I was in West Yellowstone, in the state of Montana just west of the national park. I wanted to visit the Grizzly and Wolf Discovery Center, a not- for-profit wildlife education centre.

Yellowstone is famous for its rugged natural beauty, cascading waterfalls, sky-high mountains and rocky cliff faces. It’s also home to many animals and birds, including wolves, bison, and of course, grizzly bears.

Native American people have lived in the Yellowstone National Park for over 11,000 years, so there are plenty of historical sites there as well.

High up in the Yellowstone mountain areas grow the whitebark pine trees, an iconic symbol of Yellowstone. I had heard that they were dying off in mass amounts. I thought the Discovery Center would help shed some light on this for me.

The Discovery Center was a great experience, and an awesome way for me to see the wolves and grizzly bears up close — but safely. I admired the commitment the staff had to conservation: they were working on lots of programs.

Another animal I saw there was the bald eagle, the symbol of America.

I hadn’t realised what dire times this magnificent bird had been through as well. It was an endangered species once upon a time. By 1963 it was estimated that there were only around 400 nesting pairs in the whole of the contiguous or ‘lower’ 48 states, that is to say, in the USA apart from Alaska and Hawai‘i. Some of the most significant reasons for the loss of bald eagle population at that time were chemicals in pesticides such as DDT — given prominence in Rachel L. Carson’s 1962 environmental classic Silent Spring, which prophesied a world without birdsong because the birds had perished from the effects of the over-use of pesticides — oil spills, deforestation and the general presence of humans. Since the early 1960s the numbers of bald eagles have recovered greatly, however, and they were removed from the list of endangered species in 2007.

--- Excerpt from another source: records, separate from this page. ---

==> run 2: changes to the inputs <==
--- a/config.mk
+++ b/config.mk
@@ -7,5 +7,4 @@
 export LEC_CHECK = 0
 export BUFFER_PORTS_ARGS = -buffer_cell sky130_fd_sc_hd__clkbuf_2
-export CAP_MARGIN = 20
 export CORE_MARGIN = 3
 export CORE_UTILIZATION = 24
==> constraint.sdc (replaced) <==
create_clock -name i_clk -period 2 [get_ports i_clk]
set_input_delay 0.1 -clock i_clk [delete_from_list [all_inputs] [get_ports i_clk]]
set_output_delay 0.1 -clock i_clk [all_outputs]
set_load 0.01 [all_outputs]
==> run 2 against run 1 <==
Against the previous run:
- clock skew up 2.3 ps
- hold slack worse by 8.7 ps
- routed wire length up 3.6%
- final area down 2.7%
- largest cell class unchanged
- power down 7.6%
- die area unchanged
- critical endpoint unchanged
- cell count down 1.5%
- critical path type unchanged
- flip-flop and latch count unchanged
===== src/rtl/adq_pkg.sv =====
// Shared types, codes and widths of the array double-ended queue.
package adq_pkg;

    localparam int ADQ_MAX_SLOTS   = 16;
    localparam int ADQ_DATA_W      = 32;
    localparam int ADQ_CAP_W       = 5;
    localparam int ADQ_OCC_W       = 5;
    localparam int ADQ_OP_W        = 2;
    localparam int ADQ_STAT_W      = 2;
    localparam int ADQ_IN_TDATA_W  = 40;
    localparam int ADQ_OUT_TDATA_W = 40;
    localparam int ADQ_APB_ADDR_W  = 3;
    localparam int ADQ_APB_DATA_W  = 32;

    localparam logic [ADQ_CAP_W-1:0] ADQ_CAP_RESET = 5'd16;

    // Register index of capacity_in_use (word address paddr[2]).
    localparam logic ADQ_REG_CAPACITY = 1'b0;

    typedef enum logic [ADQ_OP_W-1:0] {
        OP_PUSH_FRONT = 2'd0,
        OP_PUSH_REAR  = 2'd1,
        OP_POP_FRONT  = 2'd2,
        OP_POP_REAR   = 2'd3
    } adq_op_t;

    typedef enum logic [ADQ_STAT_W-1:0] {
        ST_DONE      = 2'd0,
        ST_OVERFLOW  = 2'd1,
        ST_UNDERFLOW = 2'd2
    } adq_status_t;

    typedef struct packed {
        adq_status_t            status;
        logic [ADQ_OCC_W-1:0]   occupancy;
        logic                   pop_ok;
    } adq_rslt_t;

endpackage


===== src/rtl/adq_ram.sv =====
// Generic single-port-write, single-port-read RAM with registered read data.
module adq_ram #(
    parameter int WIDTH = 32,
    parameter int DEPTH = 16
) (
    input  logic                     aclk,
    input  logic                     wr_en,
    input  logic [$clog2(DEPTH)-1:0] wr_addr,
    input  logic [WIDTH-1:0]         wr_data,
    input  logic                     rd_en,
    input  logic [$clog2(DEPTH)-1:0] rd_addr,
    output logic [WIDTH-1:0]         rd_data
);

    logic [WIDTH-1:0] mem [DEPTH];

    always_ff @(posedge aclk) begin
        if (wr_en) begin
            mem[wr_addr] <= wr_data;
        end
        if (rd_en) begin
            rd_data <= mem[rd_addr];
        end
    end

endmodule
<file path="src/design/gbc_pkg.sv">
// Shared types and constants of the Gaussian naive Bayes classifier.
package gbc_pkg;

    localparam int VALUE_W  = 16;
    localparam int WEIGHT_W = 16;
    localparam int BIAS_W   = 32;
    localparam int LABEL_W  = 16;
    localparam int ACC_W    = 48;
    localparam int PROD_W   = 48;
    localparam int SCORE_W  = 50;
    localparam int ROUND_SHIFT = 12;

    localparam logic [ACC_W-1:0] ACC_MAX = {ACC_W{1'b1}};

    typedef enum logic [1:0] {
        FUNC_TABLE  = 2'd0,
        FUNC_BIAS   = 2'd1,
        FUNC_SAMPLE = 2'd2
    } func_t;

    typedef enum logic [1:0] {
        MAC_HOLD   = 2'd0,
        MAC_DIFF   = 2'd1,
        MAC_SQUARE = 2'd2,
        MAC_WEIGHT = 2'd3
    } mac_op_t;

    typedef struct packed {
        mac_op_t op;
    } mac_ctrl_t;

endpackage

</file>
<file path="src/design/gbc_mac.sv">
// Shared distance unit: difference, one multiplier used twice, rounding and saturating add.
module gbc_mac (
    input  logic                           aclk,
    input  gbc_pkg::mac_ctrl_t             ctrl,
    input  logic [gbc_pkg::VALUE_W-1:0]    sample,
    input  logic [gbc_pkg::VALUE_W-1:0]    mean,
    input  logic [gbc_pkg::WEIGHT_W-1:0]   weight,
    input  logic [gbc_pkg::ACC_W-1:0]      acc_in,
    output logic [gbc_pkg::ACC_W-1:0]      acc_out
);

    logic [gbc_pkg::VALUE_W-1:0]  ad_reg;
    logic [gbc_pkg::WEIGHT_W-1:0] w_reg;
    logic [gbc_pkg::PROD_W-1:0]   prod_reg;

    logic signed [gbc_pkg::VALUE_W:0] diff;
    logic [gbc_pkg::VALUE_W:0]        abs_diff;
    logic [31:0]                      mul_a;
    logic [15:0]                      mul_b;
    logic [gbc_pkg::PROD_W-1:0]       mul_p;
    logic [gbc_pkg::PROD_W:0]         rounded;
    logic [gbc_pkg::ACC_W:0]          sum;

    assign diff = $signed({sample[gbc_pkg::VALUE_W-1], sample})
                - $signed({mean[gbc_pkg::VALUE_W-1], mean});
    assign abs_diff = diff[gbc_pkg::VALUE_W] ? (gbc_pkg::VALUE_W+1)'(-diff)
                                             : (gbc_pkg::VALUE_W+1)'(diff);

    // The same multiplier first squares the difference, then scales by the weight.
    always_comb begin
        case (ctrl.op)
            gbc_pkg::MAC_SQUARE: begin
                mul_a = 32'(ad_reg);
                mul_b = 16'(ad_reg);
            end
            gbc_pkg::MAC_WEIGHT: begin
                mul_a = prod_reg[31:0];
                mul_b = 16'(w_reg);
            end
            default: begin
                mul_a = '0;
                mul_b = '0;
            end
        endcase
    end

    assign mul_p = gbc_pkg::PROD_W'(mul_a) * gbc_pkg::PROD_W'(mul_b);

    always_ff @(posedge aclk) begin
        case (ctrl.op)
            gbc_pkg::MAC_DIFF: begin
                ad_reg <= abs_diff[gbc_pkg::VALUE_W-1:0];
                w_reg  <= weight;
            end
            gbc_pkg::MAC_SQUARE: begin
                prod_reg <= mul_p;
            end
            gbc_pkg::MAC_WEIGHT: begin
                prod_reg <= mul_p;
            end
            default: begin
            end
        endcase
    end

    // Round half up from Q.28 to Q.16, then add with saturation.
    assign rounded = ({1'b0, prod_reg} + (gbc_pkg::PROD_W+1)'(2048))
                     >> gbc_pkg::ROUND_SHIFT;
    assign sum = {1'b0, acc_in} + rounded[gbc_pkg::ACC_W:0];
    assign acc_out = sum[gbc_pkg::ACC_W] ? gbc_pkg::ACC_MAX : sum[gbc_pkg::ACC_W-1:0];

endmodule

</file>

All of this was fascinating to learn about, and well worth the drive to visit. It did make me want to find out if I could see any bald eagles in the wild, so I headed toward Lamar Valley.

Lamar Valley is a significant part of the Yellowstone National Park for wildlife. It supports a vast number of animals and bird life living in the park, including elk, bison, wolves, bears and the Bald eagle.

And so, I continued on to the Lamar Valley and its wildlife. Hopefully, I thought, I will see some of the animals and get some good photos! And I did! But fortunately, before I left through the North Entrance and its historic Roosevelt Arch (named after Theodore Roosevelt, not the other one), I came across the Mammoth Hot Springs, where silica terraces reminded me of the fabled Pink and White Terraces of New Zealand’s Rotorua Region.

The latter were briefly a Yellowstone-like tourist attraction until a huge volcanic eruption buried them in 1886. The risk of volcanic eruptions is something that goes with this sort of geothermal territory in New Zealand and America alike.

I should add, by the way, that the Mammoth Hot Springs were only a part of Yellowstone’s geothermal wonderland, other parts of which, as with Rotorua, are more colourful: painted rainbow colours by red and green algae, yellow sulfur, and clear blue water.

So, get in and see those sights while they are there, they might not be there next year!